Daher sind drei andere Szenarien für die Zukunft Ägyptens viel wahrscheinlicher.

  1. Die erste Variante: Nach Wochen und Monaten der Turbulenzen, nach ein oder zwei schwachen Übergangsregierungen, wohl auch nach einem chaotischen Wahlgang wird sich ein neuer Diktator an die Spitze setzen, etwa ein starker Mann aus der Armee. Und zumindest anfangs wird er sogar Zustimmung finden, weil sich die Ägypter dann schon längst wieder nach Ruhe und Ordnung sehnen werden, weil sie gemerkt haben werden, dass eine Revolution die Töpfe des Landes nicht gefüllt, sondern noch leerer gemacht hat. Sollte sich der neue starke Mann auch weiterhin an den Friedensvertrag mit Israel halten, sollte er etwas von Wirtschaft verstehen und weniger korrupt sein als die Vorgänger, würde das der Region wieder auf etliche Zeit Stabilität schenken.
     
  2. Die zweite Variante ist wahrscheinlicher: nämlich, dass sich bei Wahlen unter den ungebildeten Massen islamistische Parteien durchsetzen werden. Dabei sollte man weniger an den Iran als Modell denken, sondern an die Schreckensherrschaft der Hamas im Gaza-Streifen, die ja zunehmend totalitäre Züge annimmt. Man sollte nicht vergessen: Die Hamas ist ursprünglich durchaus demokratisch an die Macht gekommen, weil sie weniger korrupt schien als alle anderen Alternativen. Eine solche islamistische Herrschaft würde zweifellos gegenüber Israel und dem Westen viel aggressiver werden; sie würde die vom bisherigen Regime noch tolerierte koptische Minderheit zu Menschen zweiter Klasse degradieren; sie würde die Wirtschaft des Landes noch mehr lähmen; und sie würde auch wohl keine weiteren Wahlen zulassen, bei denen sie wieder abgewählt werden könnte – zumindest keine freien.
     
  3. Es gibt aber eine noch schlimmere dritte Variante: Dass keine politische, religiöse oder militärische Kraft die Kontrolle über Ägypten in die Hände bekommt, dass vielmehr jahrzehntelang bürgerkriegsähnliche Zustände herrschen, dass jede Ordnung zusammenbricht, dass immer wieder ausländische Armeen intervenieren, wenn auch erfolglos. Beispiele für diesen Weg sind etwa Afghanistan oder Somalia.
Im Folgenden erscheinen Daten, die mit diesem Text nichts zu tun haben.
### src/hdl/rmx_pkg.sv
/*
 * Package for the right output mixer control register bank: register indices,
 * field positions, reset values, settle timing and the carrier types.
 * Assumes a 100 MHz register clock and AXI4-Lite word access (byte address is
 * four times the register index).
 */
package rmx_pkg;

    // ==========================================================================
    // Register indices (byte address = index * 4)
    localparam logic [6:0] IDX_MAIN_LEVEL = 7'h41;
    localparam logic [6:0] IDX_RSVD_66 = 7'h42;
    localparam logic [6:0] IDX_LPGA_RCOM = 7'h43;
    localparam logic [6:0] IDX_LDAC_RCOM = 7'h44;
    localparam logic [6:0] IDX_RSVD_69 = 7'h45;
    localparam logic [6:0] IDX_RPGA_RCOM = 7'h46;
    localparam logic [6:0] IDX_RDAC_RCOM = 7'h47;
    localparam logic [6:0] IDX_COMMON_LEVEL = 7'h48;
    localparam logic [6:0] IDX_RSVD_RO_FIRST = 7'h49;
    localparam logic [6:0] IDX_RSVD_RO_LAST = 7'h4e;
    localparam logic [6:0] IDX_RSVD_79 = 7'h4f;
    localparam logic [6:0] IDX_RSVD_80 = 7'h50;
    localparam logic [6:0] IDX_LPGA_LLINE = 7'h51;

    // ==========================================================================
    // Field positions of the level control registers
    localparam int LVL_MSB = 7;
    localparam int LVL_LSB = 4;
    localparam int MUTE_BIT = 3;
    localparam int PDHIZ_BIT = 2;
    localparam int PEND_BIT = 1;
    localparam int PWR_BIT = 0;

    // ==========================================================================
    // Reset values
    localparam logic [3:0] LVL_RST = 4'h0;
    localparam logic [7:0] RSVD_RW_RST = 8'h00;
    localparam logic [7:0] RSVD_RO_VAL = 8'h00;
    localparam logic [7:0] RSVD_79_VAL = 8'h02;
    localparam logic [7:0] ROUTE_RST = 8'h00;

    // ==========================================================================
    // Gain settle timing
    localparam int CLK_PERIOD_NS = 10;
    localparam int SETTLE_TIME_NS = 1000;
    localparam int SETTLE_CYC = (SETTLE_TIME_NS + CLK_PERIOD_NS - 1) / CLK_PERIOD_NS;
    localparam int SETTLE_W = $clog2(SETTLE_CYC + 1);

    // ==========================================================================
    // Bus answers
    localparam logic [1:0] RESP_OKAY = 2'h0;
    localparam logic [1:0] RESP_SLVERR = 2'h2;

    // ==========================================================================
    // Routing registers, in output port order
    localparam int NUM_ROUTE = 5;
    localparam logic [6:0] ROUTE_IDX [NUM_ROUTE] = '{IDX_LPGA_RCOM, IDX_LDAC_RCOM,
        IDX_RPGA_RCOM, IDX_RDAC_RCOM, IDX_LPGA_LLINE};

    // ==========================================================================
    // Carrier types
    typedef struct packed {
        logic [3:0] level;
        logic unmute;
        logic pd_hiz;
        logic power_up;
    } rmx_hp_ctrl_s;

    typedef struct packed {
        logic en;
        logic [6:0] vol;
    } rmx_route_s;

    typedef enum logic [1:0] {
        RMX_CH_IDLE = 2'b01,
        RMX_CH_RESP = 2'b10
    } rmx_chan_e;

    localparam rmx_hp_ctrl_s HP_CTRL_RST = '{level: LVL_RST, unmute: 1'b0,
        pd_hiz: 1'b1, power_up: 1'b0};

endpackage : rmx_pkg

### src/hdl/rmx_regs.sv
/*
 * Right output mixer control register bank with an AXI4-Lite slave.
 * Assumes a single 100 MHz clock, synchronous active-high reset and a master
 * that keeps at most one read and one write outstanding.
 */
`timescale 1ns/1ps

module rmx_regs
    import rmx_pkg::*;
(
    input wire logic clk_i, // Register clock
    input wire logic reset_i, // Synchronous reset
    input wire logic s_axi_awvalid_i, // Write address valid
    output logic s_axi_awready_o, // Write address ready
    input wire logic [31:0] s_axi_awaddr_i, // Write byte address
    input wire logic s_axi_wvalid_i, // Write data valid
    output logic s_axi_wready_o, // Write data ready
    input wire logic [31:0] s_axi_wdata_i, // Write data
    input wire logic [3:0] s_axi_wstrb_i, // Byte strobes
    output logic s_axi_bvalid_o, // Write response valid
    input wire logic s_axi_bready_i, // Write response ready
    output logic [1:0] s_axi_bresp_o, // Write response code
    input wire logic s_axi_arvalid_i, // Read address valid
    output logic s_axi_arready_o, // Read address ready
    input wire logic [31:0] s_axi_araddr_i, // Read byte address
    output logic s_axi_rvalid_o, // Read data valid
    input wire logic s_axi_rready_i, // Read data ready
    output logic [31:0] s_axi_rdata_o, // Read data
    output logic [1:0] s_axi_rresp_o, // Read response code
    output rmx_hp_ctrl_s main_hp_o, // Right main headphone controls
    output rmx_hp_ctrl_s common_hp_o, // Right common headphone controls
    output rmx_route_s route_o [NUM_ROUTE], // Mixer routing and volumes
    output logic main_pend_o, // Main gain not yet applied
    output logic common_pend_o // Common gain not yet applied
);

    // ==========================================================================
    // Address decode helpers
    function automatic logic [6:0] addr_idx(input logic [31:0] a);
        return a[8:2];
    endfunction : addr_idx

    function automatic logic addr_mapped(input logic [31:0] a);
        return (a[31:9] == 23'h000000) && (a[1:0] == 2'h0) &&
            (a[8:2] >= IDX_MAIN_LEVEL) && (a[8:2] <= IDX_LPGA_LLINE);
    endfunction : addr_mapped

    function automatic logic idx_read_only(input logic [6:0] i);
        return (i >= IDX_RSVD_RO_FIRST) && (i <= IDX_RSVD_80);
    endfunction : idx_read_only

    localparam logic [SETTLE_W-1:0] SETTLE_CNT = SETTLE_W'(SETTLE_CYC);

    // ==========================================================================
    // State
    rmx_chan_e wr_st_ff;
    rmx_chan_e rd_st_ff;
    logic aw_held_ff;
    logic w_held_ff;
    logic [31:0] awaddr_ff;
    logic [7:0] wdata_ff;
    logic wstrb_ff;
    logic awready_ff;
    logic wready_ff;
    logic bvalid_ff;
    logic [1:0] bresp_ff;
    logic arready_ff;
    logic rvalid_ff;
    logic [31:0] rdata_ff;
    logic [1:0] rresp_ff;
    rmx_hp_ctrl_s main_hp_ff;
    rmx_hp_ctrl_s common_hp_ff;
    rmx_route_s route_ff [NUM_ROUTE];
    logic [7:0] rsvd66_ff;
    logic [7:0] rsvd69_ff;
    logic [1:0] pend_ff;
    logic [SETTLE_W-1:0] cnt_ff [2];

    logic nxt_aw_held;
    logic nxt_w_held;
    logic wr_go;
    logic [6:0] widx;
    logic wr_ok;
    logic wr_en;
    logic [1:0] trig;
    logic [7:0] rd_byte;
    logic rd_ok;

    // ==========================================================================
    // Write channel: address and data taken in either order
    always_comb begin
        nxt_aw_held = aw_held_ff | (s_axi_awvalid_i & awready_ff);
        nxt_w_held = w_held_ff | (s_axi_wvalid_i & wready_ff);
        wr_go = (wr_st_ff == RMX_CH_IDLE) && aw_held_ff && w_held_ff;
        widx = addr_idx(awaddr_ff);
        wr_ok = addr_mapped(awaddr_ff) && !idx_read_only(widx);
        wr_en = wr_go && wr_ok && wstrb_ff;
    end

    // Captured address and data
    always_ff @(posedge clk_i) begin
        if (reset_i) begin
            awaddr_ff <= 32'h00000000;
            wdata_ff <= 8'h00;
            wstrb_ff <= 1'b0;
        end else begin
            if (s_axi_awvalid_i && awready_ff) begin
                awaddr_ff <= s_axi_awaddr_i;
            end
            if (s_axi_wvalid_i && wready_ff) begin
                wdata_ff <= s_axi_wdata_i[7:0]; // Only the low lane carries data
                wstrb_ff <= s_axi_wstrb_i[0];
            end
        end
    end

    // Write handshake state; readies drop while a response is owed
    always_ff @(posedge clk_i) begin
        if (reset_i) begin
            wr_st_ff <= RMX_CH_IDLE;
            aw_held_ff <= 1'b0;
            w_held_ff <= 1'b0;
            awready_ff <= 1'b0;
            wready_ff <= 1'b0;
            bvalid_ff <= 1'b0;
            bresp_ff <= RESP_OKAY;
        end else begin
            case (wr_st_ff)
                RMX_CH_IDLE: begin
                    if (wr_go) begin
                        wr_st_ff <= RMX_CH_RESP;
                        aw_held_ff <= 1'b0;
                        w_held_ff <= 1'b0;
                        awready_ff <= 1'b0;
                        wready_ff <= 1'b0;
                        bvalid_ff <= 1'b1;
                        bresp_ff <= wr_ok ? RESP_OKAY : RESP_SLVERR;
                    end else begin
                        aw_held_ff <= nxt_aw_held;
                        w_held_ff <= nxt_w_held;
                        awready_ff <= !nxt_aw_held;
                        wready_ff <= !nxt_w_held;
                    end
                end
                RMX_CH_RESP: begin
                    if (s_axi_bready_i) begin
                        wr_st_ff <= RMX_CH_IDLE;
                        bvalid_ff <= 1'b0;
                        awready_ff <= 1'b1;
                        wready_ff <= 1'b1;
                    end
                end
                default: begin
                    wr_st_ff <= RMX_CH_IDLE;
                    bvalid_ff <= 1'b0;
                end
            endcase
        end
    end

    // ==========================================================================
    // Output level registers; reserved level codes are stored as written
    always_ff @(posedge clk_i) begin
        if (reset_i) begin
            main_hp_ff <= HP_CTRL_RST;
        end else if (wr_en && widx == IDX_MAIN_LEVEL) begin
            main_hp_ff.level <= wdata_ff[LVL_MSB:LVL_LSB];
            main_hp_ff.unmute <= wdata_ff[MUTE_BIT];
            main_hp_ff.pd_hiz <= wdata_ff[PDHIZ_BIT];
            main_hp_ff.power_up <= wdata_ff[PWR_BIT];
        end
    end

    always_ff @(posedge clk_i) begin
        if (reset_i) begin
            common_hp_ff <= HP_CTRL_RST;
        end else if (wr_en && widx == IDX_COMMON_LEVEL) begin
            common_hp_ff.level <= wdata_ff[LVL_MSB:LVL_LSB];
            common_hp_ff.unmute <= wdata_ff[MUTE_BIT];
            common_hp_ff.pd_hiz <= wdata_ff[PDHIZ_BIT];
            common_hp_ff.power_up <= wdata_ff[PWR_BIT];
        end
    end

    // Reserved words that still hold what was written
    always_ff @(posedge clk_i) begin
        if (reset_i) begin
            rsvd66_ff <= RSVD_RW_RST;
            rsvd69_ff <= RSVD_RW_RST;
        end else begin
            if (wr_en && widx == IDX_RSVD_66) begin
                rsvd66_ff <= wdata_ff;
            end
            if (wr_en && widx == IDX_RSVD_69) begin
                rsvd69_ff <= wdata_ff;
            end
        end
    end

    // ==========================================================================
    // Routing registers: enable in D7, volume code in D6-D0
    for (genvar g = 0; g < NUM_ROUTE; g++) begin : g_route
        always_ff @(posedge clk_i) begin
            if (reset_i) begin
                route_ff[g] <= rmx_route_s'(ROUTE_RST);
            end else if (wr_en && widx == ROUTE_IDX[g]) begin
                route_ff[g] <= rmx_route_s'(wdata_ff);
            end
        end
        assign route_o[g] = route_ff[g];

    end

    // ==========================================================================
    // Gain settle tracking; a new write restarts the wait, so set wins
    always_comb begin
        trig[0] = wr_en && (widx == IDX_MAIN_LEVEL);
        trig[1] = wr_en && ((widx == IDX_COMMON_LEVEL) || (widx == IDX_LPGA_RCOM) ||
            (widx == IDX_LDAC_RCOM) || (widx == IDX_RPGA_RCOM) || (widx == IDX_RDAC_RCOM));
    end

    for (genvar p = 0; p < 2; p++) begin : g_pend
        always_ff @(posedge clk_i) begin
            if (reset_i) begin
                pend_ff[p] <= 1'b1;
                cnt_ff[p] <= SETTLE_CNT;
            end else if (trig[p]) begin
                pend_ff[p] <= 1'b1;
                cnt_ff[p] <= SETTLE_CNT;
            end else if (cnt_ff[p] != '0) begin
                cnt_ff[p] <= cnt_ff[p] - 1'b1;
                pend_ff[p] <= (cnt_ff[p] != SETTLE_W'(1));
            end else begin
                pend_ff[p] <= 1'b0;
            end
        end
    end

    // ==========================================================================
    // Read channel: one read at a time, data registered
    always_comb begin
        rd_ok = addr_mapped(s_axi_araddr_i);
        case (addr_idx(s_axi_araddr_i))
            IDX_MAIN_LEVEL: rd_byte = {main_hp_ff.level, main_hp_ff.unmute,
                main_hp_ff.pd_hiz, pend_ff[0], main_hp_ff.power_up};
            IDX_COMMON_LEVEL: rd_byte = {common_hp_ff.level, common_hp_ff.unmute,
                common_hp_ff.pd_hiz, pend_ff[1], common_hp_ff.power_up};
            IDX_RSVD_66: rd_byte = rsvd66_ff;
            IDX_RSVD_69: rd_byte = rsvd69_ff;
            IDX_LPGA_RCOM: rd_byte = route_ff[0];
            IDX_LDAC_RCOM: rd_byte = route_ff[1];
            IDX_RPGA_RCOM: rd_byte = route_ff[2];
            IDX_RDAC_RCOM: rd_byte = route_ff[3];
            IDX_LPGA_LLINE: rd_byte = route_ff[4];
            IDX_RSVD_79: rd_byte = RSVD_79_VAL;
            default: rd_byte = RSVD_RO_VAL;
        endcase
        if (!rd_ok) begin
            rd_byte = 8'h00;
        end
    end

    always_ff @(posedge clk_i) begin
        if (reset_i) begin
            rd_st_ff <= RMX_CH_IDLE;
            arready_ff <= 1'b0;
            rvalid_ff <= 1'b0;
            rdata_ff <= 32'h00000000;
            rresp_ff <= RESP_OKAY;
        end else begin
            case (rd_st_ff)
                RMX_CH_IDLE: begin
                    if (s_axi_arvalid_i && arready_ff) begin
                        rd_st_ff <= RMX_CH_RESP;
                        arready_ff <= 1'b0;
                        rvalid_ff <= 1'b1;
                        rdata_ff <= {24'h000000, rd_byte};
                        rresp_ff <= rd_ok ? RESP_OKAY : RESP_SLVERR;
                    end else begin
                        arready_ff <= 1'b1;
                    end
                end
                RMX_CH_RESP: begin
                    if (s_axi_rready_i) begin
                        rd_st_ff <= RMX_CH_IDLE;
                        rvalid_ff <= 1'b0;
                        arready_ff <= 1'b1;
                    end
                end
                default: begin
                    rd_st_ff <= RMX_CH_IDLE;
                    rvalid_ff <= 1'b0;
                end
            endcase
        end
    end

    // ==========================================================================
    // Port drive, all from flip-flops
    assign s_axi_awready_o = awready_ff;
    assign s_axi_wready_o = wready_ff;
    assign s_axi_bvalid_o = bvalid_ff;
    assign s_axi_bresp_o = bresp_ff;
    assign s_axi_arready_o = arready_ff;
    assign s_axi_rvalid_o = rvalid_ff;
    assign s_axi_rdata_o = rdata_ff;
    assign s_axi_rresp_o = rresp_ff;
    assign main_hp_o = main_hp_ff;
    assign common_hp_o = common_hp_ff;
    assign main_pend_o = pend_ff[0];
    assign common_pend_o = pend_ff[1];

    localparam int CHK_SETTLE = SETTLE_CYC;
endmodule : rmx_regs

### config.mk
export PLATFORM = sky130hd
export DESIGN_NAME = rmx_regs
export DESIGN_NICKNAME = d
export VERILOG_FILES = /design/src/hdl/rmx_pkg.sv /design/src/hdl/rmx_regs.sv
export SDC_FILE = /design/constraint.sdc
export NUM_CORES = 1
export LEC_CHECK = 0
export BUFFER_PORTS_ARGS = -buffer_cell sky130_fd_sc_hd__buf_2
export CORE_MARGIN = 3
export CORE_UTILIZATION = 55
export DETAILED_ROUTE_END_ITERATION = 6
export GPL_TIMING_DRIVEN = 1
export PLACE_DENSITY = 0.83
export RECOVER_POWER = 25
export SLEW_MARGIN = 10
export SYNTH_ARGS = -nofsm -noshare
export SYNTH_HDL_FRONTEND = slang
export SYNTH_SLANG_ARGS = --single-unit
### constraint.sdc
create_clock -name clk_i -period 5 [get_ports clk_i]
set_input_delay 0.25 -clock clk_i [delete_from_list [all_inputs] [get_ports clk_i]]
set_output_delay 0.25 -clock clk_i [all_outputs]
set_load 0.05 [all_outputs]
Europa sollte sich jedenfalls gut anschnallen angesichts dessen, was da auf den Kontinent zuzukommen droht. Dabei haben wir noch gar nicht davon gesprochen, dass Symptome der tunesisch-ägyptischen Krankheit noch in einem Dutzend weiterer arabischer Staaten zu beobachten sind.
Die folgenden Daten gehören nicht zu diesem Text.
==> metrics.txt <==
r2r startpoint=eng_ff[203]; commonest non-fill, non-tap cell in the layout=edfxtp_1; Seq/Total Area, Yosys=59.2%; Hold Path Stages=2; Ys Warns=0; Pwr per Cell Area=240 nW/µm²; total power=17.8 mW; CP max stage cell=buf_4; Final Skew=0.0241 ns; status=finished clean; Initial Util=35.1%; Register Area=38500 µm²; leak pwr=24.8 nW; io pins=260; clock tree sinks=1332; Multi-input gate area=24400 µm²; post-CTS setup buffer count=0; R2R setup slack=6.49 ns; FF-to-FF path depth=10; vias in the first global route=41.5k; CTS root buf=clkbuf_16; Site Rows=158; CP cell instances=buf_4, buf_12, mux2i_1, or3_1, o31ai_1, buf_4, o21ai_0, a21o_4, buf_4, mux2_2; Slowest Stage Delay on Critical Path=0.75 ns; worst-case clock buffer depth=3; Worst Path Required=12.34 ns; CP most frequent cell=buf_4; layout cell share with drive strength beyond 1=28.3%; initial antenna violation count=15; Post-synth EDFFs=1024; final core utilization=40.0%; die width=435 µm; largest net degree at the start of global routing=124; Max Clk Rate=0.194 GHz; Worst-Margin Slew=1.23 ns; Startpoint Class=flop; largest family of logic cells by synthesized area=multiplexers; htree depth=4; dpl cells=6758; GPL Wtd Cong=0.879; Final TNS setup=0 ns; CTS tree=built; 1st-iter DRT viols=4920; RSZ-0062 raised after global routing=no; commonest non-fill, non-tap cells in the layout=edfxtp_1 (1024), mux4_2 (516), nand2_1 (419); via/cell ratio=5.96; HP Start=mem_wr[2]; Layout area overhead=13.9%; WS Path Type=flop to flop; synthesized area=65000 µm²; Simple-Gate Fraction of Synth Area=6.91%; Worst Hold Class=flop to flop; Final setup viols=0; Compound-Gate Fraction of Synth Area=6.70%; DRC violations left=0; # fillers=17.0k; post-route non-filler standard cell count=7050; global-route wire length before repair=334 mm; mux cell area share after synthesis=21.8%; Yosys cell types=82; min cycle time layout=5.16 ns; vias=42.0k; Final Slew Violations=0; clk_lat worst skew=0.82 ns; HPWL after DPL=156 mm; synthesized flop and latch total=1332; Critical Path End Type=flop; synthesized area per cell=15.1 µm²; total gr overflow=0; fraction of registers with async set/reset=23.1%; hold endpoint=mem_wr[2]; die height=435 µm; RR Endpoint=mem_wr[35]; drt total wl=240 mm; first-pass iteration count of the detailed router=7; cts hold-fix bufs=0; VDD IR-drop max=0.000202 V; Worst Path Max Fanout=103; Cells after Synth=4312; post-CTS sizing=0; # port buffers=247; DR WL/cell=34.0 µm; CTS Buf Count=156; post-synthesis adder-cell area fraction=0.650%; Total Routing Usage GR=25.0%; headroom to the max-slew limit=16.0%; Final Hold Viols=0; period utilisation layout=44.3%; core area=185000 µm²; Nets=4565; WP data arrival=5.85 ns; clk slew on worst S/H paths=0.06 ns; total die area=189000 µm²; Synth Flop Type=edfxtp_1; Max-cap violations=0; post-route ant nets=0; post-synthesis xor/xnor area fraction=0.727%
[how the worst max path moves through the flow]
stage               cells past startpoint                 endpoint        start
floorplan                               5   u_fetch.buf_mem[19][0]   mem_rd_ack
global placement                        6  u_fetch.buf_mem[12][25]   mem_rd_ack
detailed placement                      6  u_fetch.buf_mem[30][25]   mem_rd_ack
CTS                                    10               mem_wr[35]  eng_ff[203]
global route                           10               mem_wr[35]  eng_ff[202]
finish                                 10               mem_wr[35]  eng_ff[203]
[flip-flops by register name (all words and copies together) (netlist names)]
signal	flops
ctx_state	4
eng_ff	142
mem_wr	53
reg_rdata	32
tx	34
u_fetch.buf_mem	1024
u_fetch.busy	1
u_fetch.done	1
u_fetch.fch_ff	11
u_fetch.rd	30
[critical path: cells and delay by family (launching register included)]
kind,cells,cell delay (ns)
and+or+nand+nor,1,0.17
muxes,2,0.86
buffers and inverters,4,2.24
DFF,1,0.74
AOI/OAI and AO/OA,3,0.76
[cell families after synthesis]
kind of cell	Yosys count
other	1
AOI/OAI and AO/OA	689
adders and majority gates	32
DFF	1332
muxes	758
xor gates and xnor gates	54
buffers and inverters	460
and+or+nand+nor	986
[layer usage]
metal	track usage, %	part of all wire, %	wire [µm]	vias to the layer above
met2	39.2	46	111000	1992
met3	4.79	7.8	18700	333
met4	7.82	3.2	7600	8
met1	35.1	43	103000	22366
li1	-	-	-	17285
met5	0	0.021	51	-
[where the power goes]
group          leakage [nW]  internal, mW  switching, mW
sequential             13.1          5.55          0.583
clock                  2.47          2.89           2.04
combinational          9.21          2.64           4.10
`config.mk`:
```
export PLATFORM = sky130hd
export DESIGN_NAME = sst_host
export DESIGN_NICKNAME = d
export VERILOG_FILES = /design/src/core/sst_host.v
export VERILOG_INCLUDE_DIRS = /design/src /design/src/common
export SDC_FILE = /design/constraint.sdc
export NUM_CORES = 1
export LEC_CHECK = 0
export BUFFER_PORTS_ARGS = -buffer_cell sky130_fd_sc_hd__buf_4
export CAP_MARGIN = 20
export CORE_MARGIN = 3
export CORE_UTILIZATION = 45
export CTS_BUF_LIST = sky130_fd_sc_hd__clkbuf_16
export CTS_CLUSTER_DIAMETER = 120
export DETAILED_ROUTE_END_ITERATION = 6
export GPL_ROUTABILITY_DRIVEN = 0
export GPL_TIMING_DRIVEN = 0
export SLEW_MARGIN = 25
export SYNTH_ARGS = -nofsm -noshare
export SYNTH_HDL_FRONTEND = slang
export SYNTH_SLANG_ARGS = --single-unit
```
`constraint.sdc`:
```
create_clock -name clock_in -period 3.8 [get_ports clock_in]
set_input_delay 0.38 -clock clock_in [delete_from_list [all_inputs] [get_ports clock_in]]
set_output_delay 0.38 -clock clock_in [all_outputs]
set_load 0.01 [all_outputs]
```
### config.mk
export PLATFORM = sky130hd
export DESIGN_NAME = hpi_port
export DESIGN_NICKNAME = d
export VERILOG_FILES = /design/src/hpi_port.v
export VERILOG_INCLUDE_DIRS = /design/src /design/src/src
export SDC_FILE = /design/constraint.sdc
export NUM_CORES = 1
export LEC_CHECK = 0
export BUFFER_PORTS_ARGS = -buffer_cell sky130_fd_sc_hd__buf_2
export CORE_MARGIN = 10
export CORE_UTILIZATION = 60
export CTS_CLUSTER_SIZE = 40
export DETAILED_ROUTE_END_ITERATION = 8
export PLACE_DENSITY = 0.87
export SYNTH_ARGS = -nofsm -noshare
export SYNTH_HDL_FRONTEND = slang
export SYNTH_SLANG_ARGS = --single-unit
### constraint.sdc
create_clock -name clk -period 3.97 [get_ports clk]
set_clock_uncertainty 0.1 [all_clocks]
set_input_delay 0.5955 -clock clk [delete_from_list [all_inputs] [get_ports clk]]
set_output_delay 0.5955 -clock clk [all_outputs]
set_load 0.02 [all_outputs]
PS: Nichts ist so dramatisch, dass es nicht auch Grund zum Lachen gäbe. Den gibt das Verhalten der europäischen Sozialdemokraten: Sie sind seit einigen Tagen die lautesten, wenn es darum geht, die USA als Hauptschuldige an den ägyptischen Zuständen zu beschimpfen, und darum, einen rascheren Umsturz in Ägypten zu verlangen. Dabei verdrängen sie voller Chuzpe die peinliche Tatsache, dass die Staatspartei des Diktators Mubarak bis heute Vollmitglied in der Sozialistischen Internationale ist. Auch jene aus Tunesien war das – bis man sie nach dem Umsturz blitzschnell hinausgeworfen hat. Diese sozialistische Komplizenschaft gegenüber der Mubarak-Diktatur kontrastiert mit der lautstarken Denunziation Ungarns als „auf dem Weg zur Diktatur“ befindlich. Aber sich für irgendetwas noch zu schämen ist ja schon lange keine politische Kategorie mehr.

PPS: Die Sozialistische Internationale hat übrigens auch keinerlei Probleme damit, dass ihr Präsident Giorgos Papandreou heißt, der im Nebenberuf griechischer Ministerpräsident ist. Und uns allen als solcher sehr teuer ist.